Copy every line from the records below that holds the word "default".

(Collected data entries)
== Segment start ==
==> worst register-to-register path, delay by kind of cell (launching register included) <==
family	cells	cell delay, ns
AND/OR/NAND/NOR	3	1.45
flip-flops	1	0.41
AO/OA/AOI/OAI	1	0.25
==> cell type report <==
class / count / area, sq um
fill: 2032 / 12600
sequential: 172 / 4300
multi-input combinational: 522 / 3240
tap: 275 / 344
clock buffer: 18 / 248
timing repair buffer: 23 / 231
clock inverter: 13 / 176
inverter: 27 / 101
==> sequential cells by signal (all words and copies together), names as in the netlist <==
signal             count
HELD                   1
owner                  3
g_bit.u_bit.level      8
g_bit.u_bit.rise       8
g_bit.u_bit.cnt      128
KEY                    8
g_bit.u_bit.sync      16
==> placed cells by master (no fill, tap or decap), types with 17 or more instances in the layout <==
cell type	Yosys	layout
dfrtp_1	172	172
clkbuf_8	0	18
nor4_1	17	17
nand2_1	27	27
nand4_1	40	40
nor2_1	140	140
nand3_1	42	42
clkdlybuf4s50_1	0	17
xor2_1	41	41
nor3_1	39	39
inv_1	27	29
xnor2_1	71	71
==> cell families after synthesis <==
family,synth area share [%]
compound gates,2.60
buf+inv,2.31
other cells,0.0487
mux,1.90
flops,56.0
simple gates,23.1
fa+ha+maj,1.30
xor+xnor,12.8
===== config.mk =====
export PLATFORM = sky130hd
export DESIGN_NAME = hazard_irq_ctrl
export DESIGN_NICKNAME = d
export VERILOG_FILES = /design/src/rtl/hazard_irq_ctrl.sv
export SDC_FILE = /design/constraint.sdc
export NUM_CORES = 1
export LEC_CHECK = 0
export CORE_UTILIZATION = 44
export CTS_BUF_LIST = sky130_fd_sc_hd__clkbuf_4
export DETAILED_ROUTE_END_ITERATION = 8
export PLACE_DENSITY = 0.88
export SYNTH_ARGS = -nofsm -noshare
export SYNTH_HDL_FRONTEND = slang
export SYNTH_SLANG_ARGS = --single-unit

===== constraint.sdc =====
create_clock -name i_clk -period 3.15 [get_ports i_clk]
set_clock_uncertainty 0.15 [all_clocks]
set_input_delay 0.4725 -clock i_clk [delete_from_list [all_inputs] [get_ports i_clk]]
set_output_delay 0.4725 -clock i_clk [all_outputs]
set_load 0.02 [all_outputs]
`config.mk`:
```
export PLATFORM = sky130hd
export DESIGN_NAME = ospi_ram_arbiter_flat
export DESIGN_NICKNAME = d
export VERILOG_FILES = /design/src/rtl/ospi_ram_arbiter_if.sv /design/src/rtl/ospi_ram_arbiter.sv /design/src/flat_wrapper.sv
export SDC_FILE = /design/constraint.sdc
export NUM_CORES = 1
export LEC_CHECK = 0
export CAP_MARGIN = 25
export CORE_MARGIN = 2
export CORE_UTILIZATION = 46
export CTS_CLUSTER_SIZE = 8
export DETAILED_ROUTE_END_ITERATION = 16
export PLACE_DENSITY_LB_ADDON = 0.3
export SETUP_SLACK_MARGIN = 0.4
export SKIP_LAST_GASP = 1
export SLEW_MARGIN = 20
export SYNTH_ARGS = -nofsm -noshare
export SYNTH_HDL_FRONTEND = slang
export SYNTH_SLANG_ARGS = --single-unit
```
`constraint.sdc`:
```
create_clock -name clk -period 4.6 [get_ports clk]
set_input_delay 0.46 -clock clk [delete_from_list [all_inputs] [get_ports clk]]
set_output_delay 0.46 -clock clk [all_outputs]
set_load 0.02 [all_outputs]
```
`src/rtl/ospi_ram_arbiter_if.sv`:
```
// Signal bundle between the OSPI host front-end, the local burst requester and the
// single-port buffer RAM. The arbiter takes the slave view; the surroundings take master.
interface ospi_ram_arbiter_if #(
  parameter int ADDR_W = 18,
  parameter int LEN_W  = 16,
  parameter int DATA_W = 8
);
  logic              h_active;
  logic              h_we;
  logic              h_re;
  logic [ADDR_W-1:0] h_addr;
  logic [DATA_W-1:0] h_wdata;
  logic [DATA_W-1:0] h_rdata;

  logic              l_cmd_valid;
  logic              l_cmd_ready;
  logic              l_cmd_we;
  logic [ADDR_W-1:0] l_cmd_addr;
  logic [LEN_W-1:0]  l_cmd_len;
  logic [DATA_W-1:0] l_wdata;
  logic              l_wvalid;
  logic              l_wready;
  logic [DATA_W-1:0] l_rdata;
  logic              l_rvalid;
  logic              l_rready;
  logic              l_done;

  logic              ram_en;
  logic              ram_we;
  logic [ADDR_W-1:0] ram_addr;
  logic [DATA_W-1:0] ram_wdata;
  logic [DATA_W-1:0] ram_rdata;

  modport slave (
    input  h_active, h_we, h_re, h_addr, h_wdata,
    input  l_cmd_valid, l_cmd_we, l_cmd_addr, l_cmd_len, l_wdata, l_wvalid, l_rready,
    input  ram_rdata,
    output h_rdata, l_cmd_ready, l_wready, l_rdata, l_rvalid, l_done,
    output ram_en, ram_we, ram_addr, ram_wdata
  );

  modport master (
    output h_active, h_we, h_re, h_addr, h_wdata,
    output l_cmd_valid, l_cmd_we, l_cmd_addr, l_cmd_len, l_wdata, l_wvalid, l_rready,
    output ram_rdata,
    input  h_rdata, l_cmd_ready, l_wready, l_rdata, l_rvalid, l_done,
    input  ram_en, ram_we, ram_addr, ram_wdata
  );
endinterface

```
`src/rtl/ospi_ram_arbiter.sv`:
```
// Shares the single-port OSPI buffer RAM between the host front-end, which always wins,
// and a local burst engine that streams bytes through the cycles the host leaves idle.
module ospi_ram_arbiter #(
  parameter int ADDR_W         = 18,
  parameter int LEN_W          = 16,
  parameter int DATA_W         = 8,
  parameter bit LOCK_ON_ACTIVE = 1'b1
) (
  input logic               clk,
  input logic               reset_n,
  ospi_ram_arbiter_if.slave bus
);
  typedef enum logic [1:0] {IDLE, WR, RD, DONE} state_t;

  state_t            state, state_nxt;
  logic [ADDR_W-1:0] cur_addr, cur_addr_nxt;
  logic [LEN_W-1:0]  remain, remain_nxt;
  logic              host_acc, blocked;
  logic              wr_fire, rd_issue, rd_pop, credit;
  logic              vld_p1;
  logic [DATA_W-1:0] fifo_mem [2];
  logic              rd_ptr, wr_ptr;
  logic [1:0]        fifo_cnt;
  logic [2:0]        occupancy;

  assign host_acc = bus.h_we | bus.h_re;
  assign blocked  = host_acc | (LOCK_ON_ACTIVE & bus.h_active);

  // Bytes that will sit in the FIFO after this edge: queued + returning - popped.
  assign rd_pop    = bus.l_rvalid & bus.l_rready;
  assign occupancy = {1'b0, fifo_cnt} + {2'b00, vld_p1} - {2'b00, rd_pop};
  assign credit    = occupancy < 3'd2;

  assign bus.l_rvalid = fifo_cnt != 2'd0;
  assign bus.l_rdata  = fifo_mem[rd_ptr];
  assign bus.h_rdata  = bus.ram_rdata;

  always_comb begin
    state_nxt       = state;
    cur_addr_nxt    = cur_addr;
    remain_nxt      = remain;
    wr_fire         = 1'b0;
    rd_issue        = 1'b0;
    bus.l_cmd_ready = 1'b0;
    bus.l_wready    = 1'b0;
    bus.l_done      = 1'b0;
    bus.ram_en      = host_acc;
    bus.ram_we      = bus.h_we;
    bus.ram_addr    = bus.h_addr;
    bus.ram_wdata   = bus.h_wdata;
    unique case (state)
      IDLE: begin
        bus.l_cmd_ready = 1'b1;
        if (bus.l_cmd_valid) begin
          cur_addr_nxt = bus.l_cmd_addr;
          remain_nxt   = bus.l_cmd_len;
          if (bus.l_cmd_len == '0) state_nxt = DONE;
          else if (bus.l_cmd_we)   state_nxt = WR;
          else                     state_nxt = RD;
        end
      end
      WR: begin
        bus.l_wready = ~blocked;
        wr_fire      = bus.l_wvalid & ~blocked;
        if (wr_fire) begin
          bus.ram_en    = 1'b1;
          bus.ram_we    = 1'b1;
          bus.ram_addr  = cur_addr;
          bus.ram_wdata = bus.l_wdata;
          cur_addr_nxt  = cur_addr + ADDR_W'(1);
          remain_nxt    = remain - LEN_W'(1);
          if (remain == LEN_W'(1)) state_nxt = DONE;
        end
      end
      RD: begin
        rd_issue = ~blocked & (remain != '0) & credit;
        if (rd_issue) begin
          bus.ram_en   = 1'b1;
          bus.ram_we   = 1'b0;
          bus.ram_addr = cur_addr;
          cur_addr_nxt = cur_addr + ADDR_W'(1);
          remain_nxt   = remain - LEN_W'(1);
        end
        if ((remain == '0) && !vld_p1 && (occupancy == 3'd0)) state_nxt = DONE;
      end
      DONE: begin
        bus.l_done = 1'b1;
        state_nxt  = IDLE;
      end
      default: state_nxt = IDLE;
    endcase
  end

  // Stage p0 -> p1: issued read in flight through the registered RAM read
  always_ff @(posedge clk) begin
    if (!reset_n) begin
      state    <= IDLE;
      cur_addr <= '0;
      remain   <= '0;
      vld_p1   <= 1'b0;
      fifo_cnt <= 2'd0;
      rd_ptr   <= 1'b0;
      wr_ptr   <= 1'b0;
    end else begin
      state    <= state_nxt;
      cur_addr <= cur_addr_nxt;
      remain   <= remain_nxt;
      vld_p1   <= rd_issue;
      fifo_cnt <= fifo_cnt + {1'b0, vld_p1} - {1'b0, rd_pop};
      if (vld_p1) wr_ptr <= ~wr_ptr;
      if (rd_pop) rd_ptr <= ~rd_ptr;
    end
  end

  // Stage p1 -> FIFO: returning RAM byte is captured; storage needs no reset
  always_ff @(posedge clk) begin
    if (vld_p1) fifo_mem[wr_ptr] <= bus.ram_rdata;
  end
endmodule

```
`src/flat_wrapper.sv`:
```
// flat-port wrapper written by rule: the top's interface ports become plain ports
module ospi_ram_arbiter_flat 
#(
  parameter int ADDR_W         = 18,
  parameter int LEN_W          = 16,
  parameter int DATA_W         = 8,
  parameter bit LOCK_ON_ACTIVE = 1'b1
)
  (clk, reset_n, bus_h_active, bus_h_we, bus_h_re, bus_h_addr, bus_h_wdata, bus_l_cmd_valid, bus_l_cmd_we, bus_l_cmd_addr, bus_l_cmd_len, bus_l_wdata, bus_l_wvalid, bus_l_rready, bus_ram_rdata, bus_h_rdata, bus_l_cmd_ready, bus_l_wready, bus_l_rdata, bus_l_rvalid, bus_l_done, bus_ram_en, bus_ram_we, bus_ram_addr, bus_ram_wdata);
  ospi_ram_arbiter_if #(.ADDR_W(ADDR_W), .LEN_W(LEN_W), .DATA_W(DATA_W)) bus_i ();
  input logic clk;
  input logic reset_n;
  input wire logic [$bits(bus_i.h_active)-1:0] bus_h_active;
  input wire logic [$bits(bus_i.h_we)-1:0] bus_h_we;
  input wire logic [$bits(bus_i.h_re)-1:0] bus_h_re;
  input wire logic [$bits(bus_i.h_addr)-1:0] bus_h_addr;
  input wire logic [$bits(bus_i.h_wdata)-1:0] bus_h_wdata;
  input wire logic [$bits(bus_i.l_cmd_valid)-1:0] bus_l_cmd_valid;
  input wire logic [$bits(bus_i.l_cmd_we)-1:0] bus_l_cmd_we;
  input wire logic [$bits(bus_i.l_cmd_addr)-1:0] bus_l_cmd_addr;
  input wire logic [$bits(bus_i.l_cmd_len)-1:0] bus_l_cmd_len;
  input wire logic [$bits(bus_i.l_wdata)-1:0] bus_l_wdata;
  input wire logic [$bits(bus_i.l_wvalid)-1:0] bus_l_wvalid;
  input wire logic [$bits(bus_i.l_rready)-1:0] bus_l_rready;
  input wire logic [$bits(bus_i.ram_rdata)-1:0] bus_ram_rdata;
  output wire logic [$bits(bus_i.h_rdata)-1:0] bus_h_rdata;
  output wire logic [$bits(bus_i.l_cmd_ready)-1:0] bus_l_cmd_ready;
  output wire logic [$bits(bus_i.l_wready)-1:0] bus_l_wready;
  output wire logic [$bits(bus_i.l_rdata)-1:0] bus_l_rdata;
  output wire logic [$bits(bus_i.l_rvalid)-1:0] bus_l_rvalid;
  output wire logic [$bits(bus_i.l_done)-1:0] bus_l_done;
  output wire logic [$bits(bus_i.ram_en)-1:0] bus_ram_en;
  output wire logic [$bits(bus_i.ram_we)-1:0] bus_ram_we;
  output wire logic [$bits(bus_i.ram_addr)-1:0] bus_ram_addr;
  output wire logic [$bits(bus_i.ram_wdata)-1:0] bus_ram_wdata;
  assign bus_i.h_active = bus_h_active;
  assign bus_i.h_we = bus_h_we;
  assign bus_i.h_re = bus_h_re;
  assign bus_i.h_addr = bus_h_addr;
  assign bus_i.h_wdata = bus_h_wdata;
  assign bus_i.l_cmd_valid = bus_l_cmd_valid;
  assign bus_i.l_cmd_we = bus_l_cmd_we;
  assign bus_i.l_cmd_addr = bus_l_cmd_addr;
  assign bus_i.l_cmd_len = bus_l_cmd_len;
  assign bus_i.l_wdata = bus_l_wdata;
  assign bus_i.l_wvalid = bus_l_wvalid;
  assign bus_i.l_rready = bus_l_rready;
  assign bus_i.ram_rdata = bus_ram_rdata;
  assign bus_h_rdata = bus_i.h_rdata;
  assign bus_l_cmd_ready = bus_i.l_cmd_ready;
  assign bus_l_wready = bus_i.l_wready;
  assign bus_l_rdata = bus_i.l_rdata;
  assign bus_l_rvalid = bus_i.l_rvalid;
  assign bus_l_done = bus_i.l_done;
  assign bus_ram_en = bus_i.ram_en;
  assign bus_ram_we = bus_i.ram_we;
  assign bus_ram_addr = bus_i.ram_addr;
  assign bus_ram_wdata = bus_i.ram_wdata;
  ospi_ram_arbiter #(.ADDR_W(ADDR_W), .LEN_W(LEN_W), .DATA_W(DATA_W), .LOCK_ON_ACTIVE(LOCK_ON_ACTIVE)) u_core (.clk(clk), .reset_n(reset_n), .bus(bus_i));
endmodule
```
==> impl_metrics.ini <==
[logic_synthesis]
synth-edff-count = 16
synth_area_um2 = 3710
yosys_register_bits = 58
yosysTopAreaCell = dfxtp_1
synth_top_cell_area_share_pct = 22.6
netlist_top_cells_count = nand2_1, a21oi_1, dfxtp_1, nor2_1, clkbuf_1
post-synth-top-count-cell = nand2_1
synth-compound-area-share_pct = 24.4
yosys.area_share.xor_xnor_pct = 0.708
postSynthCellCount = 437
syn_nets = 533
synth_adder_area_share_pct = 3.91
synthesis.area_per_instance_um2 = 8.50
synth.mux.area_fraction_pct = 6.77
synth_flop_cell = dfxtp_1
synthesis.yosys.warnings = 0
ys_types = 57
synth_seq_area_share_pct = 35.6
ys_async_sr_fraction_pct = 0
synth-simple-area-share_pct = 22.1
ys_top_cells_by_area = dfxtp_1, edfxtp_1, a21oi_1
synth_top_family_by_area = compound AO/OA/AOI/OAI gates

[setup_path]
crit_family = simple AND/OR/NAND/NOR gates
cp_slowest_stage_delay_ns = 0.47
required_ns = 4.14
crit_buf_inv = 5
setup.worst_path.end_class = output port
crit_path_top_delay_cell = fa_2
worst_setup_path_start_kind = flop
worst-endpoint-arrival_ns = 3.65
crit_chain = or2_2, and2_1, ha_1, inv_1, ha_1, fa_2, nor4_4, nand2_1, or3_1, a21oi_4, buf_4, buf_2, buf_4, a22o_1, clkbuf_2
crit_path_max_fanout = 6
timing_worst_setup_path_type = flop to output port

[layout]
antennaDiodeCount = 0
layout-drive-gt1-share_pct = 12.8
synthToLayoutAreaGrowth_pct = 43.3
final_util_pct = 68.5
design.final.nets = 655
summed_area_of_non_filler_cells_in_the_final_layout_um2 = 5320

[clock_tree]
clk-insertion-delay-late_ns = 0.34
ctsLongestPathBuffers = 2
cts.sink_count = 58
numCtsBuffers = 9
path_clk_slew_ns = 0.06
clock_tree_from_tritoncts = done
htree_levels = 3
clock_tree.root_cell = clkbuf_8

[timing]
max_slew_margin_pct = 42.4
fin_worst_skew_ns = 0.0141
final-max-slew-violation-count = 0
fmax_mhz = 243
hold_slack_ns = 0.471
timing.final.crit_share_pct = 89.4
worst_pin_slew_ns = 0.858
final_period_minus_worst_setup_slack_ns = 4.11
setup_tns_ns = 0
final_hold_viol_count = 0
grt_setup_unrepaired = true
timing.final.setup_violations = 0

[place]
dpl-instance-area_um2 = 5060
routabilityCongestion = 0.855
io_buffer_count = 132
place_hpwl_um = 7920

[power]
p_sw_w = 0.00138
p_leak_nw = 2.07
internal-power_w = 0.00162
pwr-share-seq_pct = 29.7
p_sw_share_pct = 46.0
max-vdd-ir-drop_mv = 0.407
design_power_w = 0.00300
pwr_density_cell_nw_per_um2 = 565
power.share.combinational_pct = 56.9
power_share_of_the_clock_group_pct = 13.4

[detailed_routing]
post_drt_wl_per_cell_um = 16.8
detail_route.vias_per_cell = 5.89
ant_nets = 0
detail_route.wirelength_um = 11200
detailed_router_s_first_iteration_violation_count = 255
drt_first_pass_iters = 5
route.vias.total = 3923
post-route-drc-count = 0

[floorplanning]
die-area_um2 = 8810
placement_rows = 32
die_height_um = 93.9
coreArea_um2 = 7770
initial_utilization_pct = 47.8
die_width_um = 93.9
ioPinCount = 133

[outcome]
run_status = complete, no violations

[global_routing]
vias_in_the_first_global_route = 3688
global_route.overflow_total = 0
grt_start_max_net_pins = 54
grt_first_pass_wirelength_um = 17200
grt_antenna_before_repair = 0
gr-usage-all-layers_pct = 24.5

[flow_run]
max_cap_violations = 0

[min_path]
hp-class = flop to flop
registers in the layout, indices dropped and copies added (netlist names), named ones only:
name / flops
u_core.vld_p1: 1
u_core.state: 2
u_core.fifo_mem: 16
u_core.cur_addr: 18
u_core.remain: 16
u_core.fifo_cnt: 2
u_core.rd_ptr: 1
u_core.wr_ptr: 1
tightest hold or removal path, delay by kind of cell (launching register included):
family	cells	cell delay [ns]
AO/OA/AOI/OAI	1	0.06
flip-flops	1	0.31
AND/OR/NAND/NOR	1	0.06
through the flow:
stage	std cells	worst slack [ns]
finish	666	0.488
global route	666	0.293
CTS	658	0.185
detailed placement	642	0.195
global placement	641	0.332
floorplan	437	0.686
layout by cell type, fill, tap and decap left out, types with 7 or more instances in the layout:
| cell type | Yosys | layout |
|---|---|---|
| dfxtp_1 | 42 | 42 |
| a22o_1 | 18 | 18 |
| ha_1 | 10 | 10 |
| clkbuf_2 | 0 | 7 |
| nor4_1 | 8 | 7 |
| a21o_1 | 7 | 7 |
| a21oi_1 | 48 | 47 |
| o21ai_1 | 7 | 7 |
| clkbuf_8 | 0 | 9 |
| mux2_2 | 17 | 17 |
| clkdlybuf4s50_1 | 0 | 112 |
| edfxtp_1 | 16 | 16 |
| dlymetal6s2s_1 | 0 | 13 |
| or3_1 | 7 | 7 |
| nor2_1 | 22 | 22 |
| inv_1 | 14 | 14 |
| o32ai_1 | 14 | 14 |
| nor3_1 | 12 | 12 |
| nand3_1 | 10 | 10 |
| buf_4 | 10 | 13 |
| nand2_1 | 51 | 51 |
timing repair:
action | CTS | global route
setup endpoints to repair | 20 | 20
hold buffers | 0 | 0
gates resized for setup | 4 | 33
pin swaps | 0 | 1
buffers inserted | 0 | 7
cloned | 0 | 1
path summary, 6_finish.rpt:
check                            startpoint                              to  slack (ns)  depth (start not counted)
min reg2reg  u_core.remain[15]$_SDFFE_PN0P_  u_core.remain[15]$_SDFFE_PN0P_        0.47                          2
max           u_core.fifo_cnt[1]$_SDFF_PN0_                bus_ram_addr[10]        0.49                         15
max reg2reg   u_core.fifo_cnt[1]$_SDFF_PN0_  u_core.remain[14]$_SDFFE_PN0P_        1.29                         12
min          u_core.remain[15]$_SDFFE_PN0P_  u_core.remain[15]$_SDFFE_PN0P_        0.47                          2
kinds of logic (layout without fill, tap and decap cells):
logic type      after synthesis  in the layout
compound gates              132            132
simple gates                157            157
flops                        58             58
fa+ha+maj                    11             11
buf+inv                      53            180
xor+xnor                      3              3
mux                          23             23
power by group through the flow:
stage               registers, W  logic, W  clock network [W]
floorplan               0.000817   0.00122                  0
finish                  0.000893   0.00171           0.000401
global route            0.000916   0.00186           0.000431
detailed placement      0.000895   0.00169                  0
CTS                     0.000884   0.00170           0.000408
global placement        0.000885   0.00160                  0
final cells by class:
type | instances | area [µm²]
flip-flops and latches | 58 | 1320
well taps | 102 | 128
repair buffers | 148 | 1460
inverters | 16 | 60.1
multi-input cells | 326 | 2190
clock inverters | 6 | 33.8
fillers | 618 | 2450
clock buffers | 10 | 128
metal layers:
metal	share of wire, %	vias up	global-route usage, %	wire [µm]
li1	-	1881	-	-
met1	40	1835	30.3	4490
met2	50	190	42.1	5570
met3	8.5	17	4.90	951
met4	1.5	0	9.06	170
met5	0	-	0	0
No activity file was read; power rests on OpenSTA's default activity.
== Segment end ==
■ Task solution ■
      default: state_nxt = IDLE;
No activity file was read; power rests on OpenSTA's default activity.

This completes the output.